Pochłonęła z zawrotną szybkością to, co miała na talerzu, ciągle dziękując brunetce, że nie przeszła obok niej obojętnie i jej pomogła. Tylko co dalej? Pożegnamy się, pewnie już więcej jej nie spotkam, ale ciągle będę się zadręczać, co się z nią stało… jeden obiad jej życia nie uratuje… cholera… Zapytawszy się, czy dziewczyna chce coś jeszcze zjeść, wyciągnęła z kieszeni portfel i zostawiła na stole niewielką kwotę z napiwkiem. Zawahała się i sięgnęła jeszcze po resztę pieniędzy, które miała w środku.

- Weź… nie starczy ci na długo, ale nie mam więcej przy sobie…

- O-och… nie mogę… j-już pani za mnie teraz zapłaciła i w ogóle… t-to za dużo… - patrzyła się na siedemdziesiąt dolarów, które leżały przed nią – nie mogę zabrać pani…

- Żadna pani, naprawdę… - uśmiechnęła się lekko do młodszej o sześć lat dziewczyny – mój chłopak nie miałby nic przeciwko, że ci je dałam… on nawet nie kontroluje, ile i na co wydaję jego pieniądze…

- Nie wiem, jak ci się odwdzięczę… - powiedziała drżącym głosem, gdy opuszczały restaurację – j-ja… och… - patrzyła z niedowierzaniem na banknoty – d-dziękuję…

- Nie masz za co… nic takiego nie zrobiłam… - sięgnęła do kieszeni i wyciągnęła jakąś kartkę – czekaj chwilę… - zaczepiła przechodzącą niedaleko nich kobietę i zapytała, czy ma długopis – masz… zadzwoń, gdybyś czegoś potrzebowała – wcisnęła w ręce nastolatki karteczkę, na której przed chwilą naskrobała dwa numery – ten pierwszy do mnie, a drugi do mojej przyjaciółki, siostry mojego chłopaka…

- Och… co się stało? – zapytała, gdy Marta nagle złapała się za brzuch i skrzywiła – dobrze się czujesz?

- Ałć… - wymamrotała i wzięła głęboki oddech – to tylko skurcz…

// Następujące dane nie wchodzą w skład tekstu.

--- src/source/matmul_params.svh ---
`ifndef MATMUL_PARAMS_SVH
`define MATMUL_PARAMS_SVH

// element and result sizes
`define ELEM_W       2
`define PROD_W       4   // 2 * ELEM_W
`define RESULT_W     5   // sum of two products, max 18
`define WORD_W       8   // memory word and apb data

// operand memory map, in words
`define RAM_WORDS    12
`define RAM_ADDR_W   4
`define A_BASE       0
`define B_BASE       4
`define C_BASE       8

// registers above the memory
`define REG_CTRL     12
`define REG_STATUS   13
`define REG_DISP_SEL 14

// digit scan, short so all four digits show up quickly
`define SCAN_CNT_W   4
`define NUM_DIGITS   4

`endif

--- src/source/matmul_pkg.sv ---
`include "matmul_params.svh"

package matmul_pkg;

    typedef logic [`ELEM_W-1:0]     elem_t;
    typedef logic [`PROD_W-1:0]     prod_t;
    typedef logic [`RESULT_W-1:0]   result_t;
    typedef logic [`RAM_ADDR_W-1:0] ram_addr_t;

    // one memory word, holding either an operand or a result
    typedef union packed {
        struct packed {
            logic [`WORD_W-`ELEM_W-1:0] pad;
            elem_t                      value;
        } operand;                              // words 0 to 7
        struct packed {
            logic [`WORD_W-`RESULT_W-1:0] pad;
            result_t                      value;
        } result;                               // words 8 to 11
    } ram_word_u;

endpackage
File: src/hw/cp_loader.sv
`timescale 1ns/100ps

module cp_loader (
    input  logic                                clk,
    input  logic                                arst_n,
    input  logic                                start_loader,            // one-cycle kick
    input  logic [cp_pkg::dwidth_rfadd-1:0]     num_entry_config_table,
    input  logic [cp_pkg::dwidth_rfadd-1:0]     num_entry_inbound,
    output logic [cp_pkg::dwidth_rfadd-1:0]     wr_add,                  // table row
    output logic [cp_pkg::words_per_entry-1:0]  wr_en,                   // one-hot table select
    output logic                                wr_en_rf,
    output logic [cp_pkg::dwidth_rfadd-1:0]     wr_add_rf,
    output logic                                done                     // pulse after last word
);
    import cp_pkg::*;

    logic                    cfg_busy;   // table words on the stream
    logic                    inb_busy;   // inbound words on the stream
    logic [dwidth_rfadd-1:0] entry_cnt;
    logic [wcnt_w-1:0]       word_cnt;   // position inside one entry
    logic [dwidth_rfadd-1:0] inb_cnt;
    logic [dwidth_rfadd-1:0] cfg_lim;    // sizes captured at start
    logic [dwidth_rfadd-1:0] inb_lim;
    logic                    last_word;
    logic                    last_entry;
    logic                    last_inb;

    assign last_word  = (word_cnt == wcnt_w'(words_per_entry - 1));
    assign last_entry = (entry_cnt == cfg_lim - 1'b1);
    assign last_inb   = (inb_cnt == inb_lim - 1'b1);

    // section sizes latched with the start pulse
    always_ff @(posedge clk) begin
        if (start_loader && !cfg_busy && !inb_busy) begin
            cfg_lim <= num_entry_config_table;
            inb_lim <= num_entry_inbound;
        end
    end

    always_ff @(posedge clk or negedge arst_n) begin
        if (!arst_n) begin
            cfg_busy  <= 1'b0;
            inb_busy  <= 1'b0;
            entry_cnt <= '0;
            word_cnt  <= '0;
            inb_cnt   <= '0;
            done      <= 1'b0;
        end else begin
            done <= 1'b0;
            if (start_loader && !cfg_busy && !inb_busy) begin
                entry_cnt <= '0;
                word_cnt  <= '0;
                inb_cnt   <= '0;
                // empty sections are skipped straight away
                cfg_busy  <= (num_entry_config_table != '0);
                inb_busy  <= (num_entry_config_table == '0) && (num_entry_inbound != '0);
                done      <= (num_entry_config_table == '0) && (num_entry_inbound == '0);
            end else if (cfg_busy) begin
                if (last_word) begin
                    word_cnt  <= '0;
                    entry_cnt <= entry_cnt + 1'b1;
                    if (last_entry) begin                // hand over to the inbound section
                        cfg_busy <= 1'b0;
                        inb_busy <= (inb_lim != '0);
                        done     <= (inb_lim == '0);
                    end
                end else begin
                    word_cnt <= word_cnt + 1'b1;
                end
            end else if (inb_busy) begin
                inb_cnt <= inb_cnt + 1'b1;
                if (last_inb) begin
                    inb_busy <= 1'b0;
                    done     <= 1'b1;
                end
            end
        end
    end

    // word k of an entry lands on enable bit k
    assign wr_en     = cfg_busy ? (words_per_entry'(1) << word_cnt) : '0;
    assign wr_add    = entry_cnt;
    assign wr_en_rf  = inb_busy;          // inbound words go out to the register file
    assign wr_add_rf = inb_cnt;

    // every table word selects exactly one table, word_cnt stays inside the entry
    a_wr_en_onehot : assert property (@(posedge clk) disable iff (!arst_n)
        cfg_busy |-> $onehot(wr_en));

    a_tab_rf_excl : assert property (@(posedge clk) disable iff (!arst_n)
        !((|wr_en) && wr_en_rf));

endmodule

- Jaki skurcz? – była lekko przestraszona.

- Jestem w ciąży… czasem… ałć… - znów jęknęła – czasem t-tak mam…

- Ale wszystko w porządku? Może mam cię gdzieś zaprowadzić, żebyś nie wracała sama?

- Kilka minut stąd mieszka moja przyjaciółka… posiedzę u niej jakiś czas…



- Cześć… co ty tu robisz? – zapytała podejrzliwie, otwierając drzwi i patrząc na przybysza.

- Przyszedłem pogadać… to chyba nie jest zabronione? I jak wróci Clarke, chciałbym z nim zamienić dwa słowa.

- Skąd wiesz, że go nie ma?

- Bo jest u Slasha… byłem u nich, ale nie dało się tam rozmawiać… wpuścisz mnie, czy będziemy tak stać?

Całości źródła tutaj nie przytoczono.